Collected data entries:
--*--
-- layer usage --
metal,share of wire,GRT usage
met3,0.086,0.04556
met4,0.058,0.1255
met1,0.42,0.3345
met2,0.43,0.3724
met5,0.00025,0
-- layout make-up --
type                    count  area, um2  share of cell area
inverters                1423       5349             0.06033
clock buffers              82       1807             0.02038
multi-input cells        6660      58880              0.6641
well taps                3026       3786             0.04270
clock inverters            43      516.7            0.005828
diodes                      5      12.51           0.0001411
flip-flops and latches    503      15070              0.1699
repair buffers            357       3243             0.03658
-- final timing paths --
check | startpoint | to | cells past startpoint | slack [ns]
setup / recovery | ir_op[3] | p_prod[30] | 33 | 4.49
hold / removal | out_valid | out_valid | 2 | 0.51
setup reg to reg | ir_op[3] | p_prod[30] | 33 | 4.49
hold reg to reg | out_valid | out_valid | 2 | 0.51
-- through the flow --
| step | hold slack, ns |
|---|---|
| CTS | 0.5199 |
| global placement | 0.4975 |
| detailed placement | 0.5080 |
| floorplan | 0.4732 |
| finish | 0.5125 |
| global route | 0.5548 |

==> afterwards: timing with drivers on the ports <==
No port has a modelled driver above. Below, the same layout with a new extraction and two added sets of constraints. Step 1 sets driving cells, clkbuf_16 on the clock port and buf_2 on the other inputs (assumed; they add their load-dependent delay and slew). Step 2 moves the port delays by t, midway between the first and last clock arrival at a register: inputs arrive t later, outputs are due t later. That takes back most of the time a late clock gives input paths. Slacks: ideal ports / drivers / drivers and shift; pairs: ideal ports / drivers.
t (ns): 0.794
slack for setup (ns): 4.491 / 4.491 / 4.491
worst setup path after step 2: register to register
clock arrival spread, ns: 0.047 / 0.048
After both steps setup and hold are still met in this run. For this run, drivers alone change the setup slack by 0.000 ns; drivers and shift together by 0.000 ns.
Source: an optimization exercise on an open RTL-to-GDS flow (aim: a short achievable clock period and few clock cycles per item). Production flows keep margins and buffers that such runs may drop. RTL that was checked went through simulation tests only; none was proved equivalent to the original. The clock input has no modelled driver; a real chip could not lean on it and would need a root buffer or a full tree. Power figures rest on the tool's default switching activity, not on a simulated workload.

==> inputs of v9 <==
==> flow/design.v <==
module hesch_ucode (
    input  wire [7:0] b,
    output wire [6:0] alu,
    output wire [3:0] sl,
    output wire [3:0] sr,
    output wire       wr
);
    wire [3:0] op = b[3:0];
    assign alu[0] = op[2:0] == 3'd0;
    assign alu[1] = op[2:0] == 3'd1;
    assign alu[2] = op[2:0] == 3'd2;
    assign alu[3] = op[2:0] == 3'd3;
    assign alu[4] = op[2:0] == 3'd4;
    assign alu[5] = op[2:0] == 3'd6;
    assign alu[6] = op[2:0] == 3'd7;
    assign sl = 4'b0001 << b[7:6];
    assign sr = 4'b0001 << b[5:4];
    assign wr = !op[3] && op != 4'd5;
endmodule
This is an optimization exercise on Yosys and OpenROAD, whose aim is small area, a short achievable clock period and few clock cycles per item, not a production implementation.
In this exercise RTL edits were held to simulation tests only and were not proved equivalent to the original.
No activity file was given, so power comes from the tool's default toggle rates.

Setup of job 9553:
==> flow/design.v <==
module ring_monitor #(
    parameter integer N    = 64,
    parameter integer IDXW = 6       
) (
    input  wire            clk,
    input  wire            rst,            
    input  wire            ev_valid,
    output wire            ev_ready,
    input  wire [3:0]      ev_code,
    input  wire            ev_party,       
    input  wire            ev_ring,        
    input  wire [7:0]      ev_index,       
    output reg             done,
    output wire            done_ok,        
    output reg  [IDXW:0]   done_count,     
    output reg             sig_rx,         
    output reg             rx_int_enable,  
    output reg             tx_kick,        
    output reg             reclaim_valid,  
    output wire [IDXW-1:0] reclaim_idx,
    output reg  [6:0]      viol,
    output reg  [15:0]     err_cnt
);
    localparam [3:0] EV_RING_ALLOC     = 4'h0;
    localparam [3:0] EV_RING_FREE      = 4'h1;
    localparam [3:0] EV_RX_HW_COMPLETE = 4'h2;
    localparam [3:0] EV_RX_ADVANCE     = 4'h3;
    localparam [3:0] EV_TX_SUBMIT      = 4'h4;
    localparam [3:0] EV_TX_HW_COMPLETE = 4'h5;
    localparam [3:0] EV_TX_DRAIN       = 4'h6;
    localparam [3:0] EV_RX_OVERRUN     = 4'h7;
    localparam [3:0] EV_TX_UNDERRUN    = 4'h8;
    localparam [3:0] EV_ACCESS         = 4'h9;
    localparam integer V_OWNERSHIP      = 0;
    localparam integer V_HW_NOT_OWNER   = 1;
    localparam integer V_SW_NOT_OWNER   = 2;
    localparam integer V_TX_UNRECLAIMED = 3;
    localparam integer V_NOT_ALLOCATED  = 4;
    localparam integer V_DOUBLE_ALLOC   = 5;
    localparam integer V_BAD_EVENT      = 6;
    localparam [IDXW-1:0] CUR0 = {IDXW{1'b1}};
    reg             v1;
    reg  [3:0]      code1;
    reg             party1;
    reg             ring1;
    reg  [IDXW-1:0] idx1;       
    reg             bad1;       
    reg             alloc;
    reg             rx_int_en;
    reg  [IDXW-1:0] rx_cur;     
    reg  [IDXW-1:0] hw_rx;
    reg             rx_wrap;    
    reg  [IDXW-1:0] tx_comp;
    reg  [IDXW-1:0] hw_tx;
    reg  [IDXW-1:0] tx_prod;
    reg             c_wrap;     
    reg             d_wrap;     
    reg             idle;       
    reg             umode;      
    reg             ufin;       
    reg             rst_q;
    assign ev_ready    = idle;
    assign done_ok     = tx_kick;
    assign reclaim_idx = tx_comp;
    wire go = v1 && idle;
    wire rx_eq   = (rx_cur == hw_rx);
    wire rx_none = rx_eq && !rx_wrap;         
    wire rx_all  = rx_eq &&  rx_wrap;         
    wire c_eq    = (tx_comp == hw_tx);
    wire d_eq    = (hw_tx == tx_prod);
    wire o_eq    = (tx_comp == tx_prod);
    wire c_none  = c_eq && !c_wrap;
    wire d_none  = d_eq && !d_wrap;
    wire d_all   = d_eq &&  d_wrap;
    wire o_full  = o_eq && !(c_none && d_none);    
    wire [IDXW-1:0] rx_cur_inc  = rx_cur + 1'b1;
    wire [IDXW-1:0] tx_comp_inc = tx_comp + 1'b1;
    wire [IDXW-1:0] ia   = ring1 ? hw_tx   : rx_cur;
    wire [IDXW-1:0] ib   = ring1 ? tx_prod : hw_rx;
    wire            iw   = ring1 ? d_wrap  : rx_wrap;
    wire            in_iv = (idx1 >= ia) ^ (idx1 >= ib) ^ iw;
    wire            owner = ring1 ? in_iv : !in_iv;
    wire            under1  = (code1 == EV_TX_UNDERRUN);
    wire [IDXW-1:0] s_end   = (!idle ? umode : under1) ? tx_prod : hw_tx;
    wire            s_last  = (tx_comp_inc == s_end);
    always @(posedge clk) begin
        rst_q <= rst;
        begin
            if (ev_ready) begin
                v1     <= ev_valid;
                code1  <= ev_code;
                party1 <= ev_party;
                ring1  <= ev_ring;
                idx1   <= ev_index[IDXW-1:0] - 1'b1;
                bad1   <= (ev_index[7:IDXW] != 0);
            end
            done          <= 1'b0;
            sig_rx        <= 1'b0;
            rx_int_enable <= 1'b0;
            tx_kick       <= 1'b0;
            reclaim_valid <= 1'b0;
            if (!idle) begin
                if (ufin) begin
                    tx_comp <= CUR0;
                    hw_tx   <= CUR0;
                    tx_prod <= CUR0;
                    c_wrap  <= 1'b0;
                    d_wrap  <= 1'b0;
                    done    <= 1'b1;
                    idle    <= 1'b1;
                end else begin
                    reclaim_valid <= 1'b1;
                    tx_comp       <= tx_comp_inc;
                    done_count    <= done_count + 1'b1;
                    if (s_last) begin
                        if (umode) begin
                            ufin <= 1'b1;
                        end else begin
                            done <= 1'b1;
                            idle <= 1'b1;
                        end
                    end
                end
            end else if (go) begin
                if (code1 > EV_ACCESS) begin
                    viol[V_BAD_EVENT] <= 1'b1;
                    done <= 1'b1;
                end else if (!alloc && code1 != EV_RING_ALLOC) begin
                    viol[V_NOT_ALLOCATED] <= 1'b1;
                    done_count <= {(IDXW+1){1'b0}};
                    done <= 1'b1;
                end else begin
                    case (code1)
                    EV_RING_ALLOC: begin
                        if (alloc) begin
                            viol[V_DOUBLE_ALLOC] <= 1'b1;
                        end else begin
                            rx_cur    <= CUR0;
                            hw_rx     <= CUR0;
                            rx_wrap   <= 1'b0;
                            tx_comp   <= CUR0;
                            hw_tx     <= CUR0;
                            tx_prod   <= CUR0;
                            c_wrap    <= 1'b0;
                            d_wrap    <= 1'b0;
                            rx_int_en <= 1'b1;
                            alloc     <= 1'b1;
                        end
                        done <= 1'b1;
                    end
                    EV_RING_FREE: begin
                        alloc     <= 1'b0;
                        rx_int_en <= 1'b0;
                        done      <= 1'b1;
                    end
                    EV_RX_HW_COMPLETE: begin
                        if (!rx_all) begin
                            hw_rx   <= hw_rx + 1'b1;
                            if (&hw_rx) rx_wrap <= 1'b1;
                            if (rx_int_en) begin
                                rx_int_en <= 1'b0;
                                sig_rx    <= 1'b1;
                            end
                        end else begin
                            viol[V_HW_NOT_OWNER] <= 1'b1;
                        end
                        done <= 1'b1;
                    end
                    EV_RX_ADVANCE: begin
                        if (rx_none) begin
                            viol[V_SW_NOT_OWNER] <= 1'b1;
                        end else begin
                            rx_cur  <= rx_cur_inc;
                            if (&rx_cur) rx_wrap <= 1'b0;
                            if (rx_cur_inc == hw_rx) begin
                                rx_int_en     <= 1'b1;
                                rx_int_enable <= 1'b1;
                            end else begin
                                sig_rx <= 1'b1;
                            end
                        end
                        done <= 1'b1;
                    end
                    EV_TX_SUBMIT: begin
                        if (d_all) begin
                        end else if (o_full) begin
                            viol[V_TX_UNRECLAIMED] <= 1'b1;
                        end else begin
                            tx_prod <= tx_prod + 1'b1;
                            if (&tx_prod) d_wrap <= 1'b1;
                            tx_kick <= 1'b1;
                        end
                        done <= 1'b1;
                    end
                    EV_TX_HW_COMPLETE: begin
                        if (!d_none) begin
                            hw_tx  <= hw_tx + 1'b1;
                            if (&hw_tx) begin
                                d_wrap <= 1'b0;
                                c_wrap <= 1'b1;
                            end
                        end else begin
                            viol[V_HW_NOT_OWNER] <= 1'b1;
                        end
                        done <= 1'b1;
                    end
                    EV_TX_DRAIN: begin
                        done_count <= {{IDXW{1'b0}}, !c_none};
                        c_wrap     <= 1'b0;
                        if (c_none) begin
                            done <= 1'b1;
                        end else begin
                            reclaim_valid <= 1'b1;
                            tx_comp       <= tx_comp_inc;
                            umode         <= 1'b0;
                            ufin          <= 1'b0;
                            if (s_last) done <= 1'b1;
                            else        idle <= 1'b0;
                        end
                    end
                    EV_RX_OVERRUN: begin
                        rx_cur    <= CUR0;
                        hw_rx     <= CUR0;
                        rx_wrap   <= 1'b0;
                        rx_int_en <= 1'b1;
                        err_cnt   <= err_cnt + 16'd1;
                        done      <= 1'b1;
                    end
                    EV_TX_UNDERRUN: begin
                        err_cnt <= err_cnt + 16'd1;
                        if (o_eq && !o_full) begin
                            tx_comp <= CUR0;
                            hw_tx   <= CUR0;
                            tx_prod <= CUR0;
                            c_wrap  <= 1'b0;
                            d_wrap  <= 1'b0;
                            done    <= 1'b1;
                        end else begin
                            reclaim_valid <= 1'b1;
                            tx_comp       <= tx_comp_inc;
                            umode         <= 1'b1;
                            ufin          <= s_last;
                            idle          <= 1'b0;
                        end
                    end
                    default: begin  
                        if (bad1)
                            viol[V_BAD_EVENT] <= 1'b1;
                        else if (party1 != owner)
                            viol[V_OWNERSHIP] <= 1'b1;
                        done <= 1'b1;
                    end
                    endcase
                end
            end
        end
        if (rst_q) begin
            alloc     <= 1'b0;
            rx_int_en <= 1'b0;
            viol      <= 7'd0;
            err_cnt   <= 16'd0;
        end
        if (rst) begin
            v1            <= 1'b0;
            idle          <= 1'b1;
            done          <= 1'b0;
            sig_rx        <= 1'b0;
            rx_int_enable <= 1'b0;
            tx_kick       <= 1'b0;
            reclaim_valid <= 1'b0;
        end
    end
endmodule
What follows belongs to an exercise in optimizing a design on an open flow for small area; a production flow would make more cautious choices. No run shown here included a check of the RTL's function; only the layout flow was run. Power figures rest on the tool's default switching activity, not on a simulated workload.

### flow/config.mk
export PLATFORM = sky130hd
export DESIGN_NAME = wmr928_fsc
export DESIGN_NICKNAME = wmr928_fsc
export VERILOG_FILES = /design/flow/design.v
export SDC_FILE = /design/flow/constraint.sdc
export NUM_CORES = 4
export LEC_CHECK = 0
export CAP_MARGIN = 20
export CORE_MARGIN = 2
export CORE_UTILIZATION = 40
export SLEW_MARGIN = 20
export SYNTH_HIERARCHICAL = 1
### flow/constraint.sdc
create_clock -name core_clock -period 7.0 [get_ports {clk}]
set_input_delay 1.4000 -clock core_clock [delete_from_list [all_inputs] [get_ports {clk}]]
set_output_delay 1.4000 -clock core_clock [all_outputs]
set_load 0.01 [all_outputs]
--*--
> _What you should do_
Among the lines above, find those containing the word "paths" and copy each.

> _Answer to this exercise_
-- final timing paths --
No port has a modelled driver above. Below, the same layout with a new extraction and two added sets of constraints. Step 1 sets driving cells, clkbuf_16 on the clock port and buf_2 on the other inputs (assumed; they add their load-dependent delay and slew). Step 2 moves the port delays by t, midway between the first and last clock arrival at a register: inputs arrive t later, outputs are due t later. That takes back most of the time a late clock gives input paths. Slacks: ideal ports / drivers / drivers and shift; pairs: ideal ports / drivers.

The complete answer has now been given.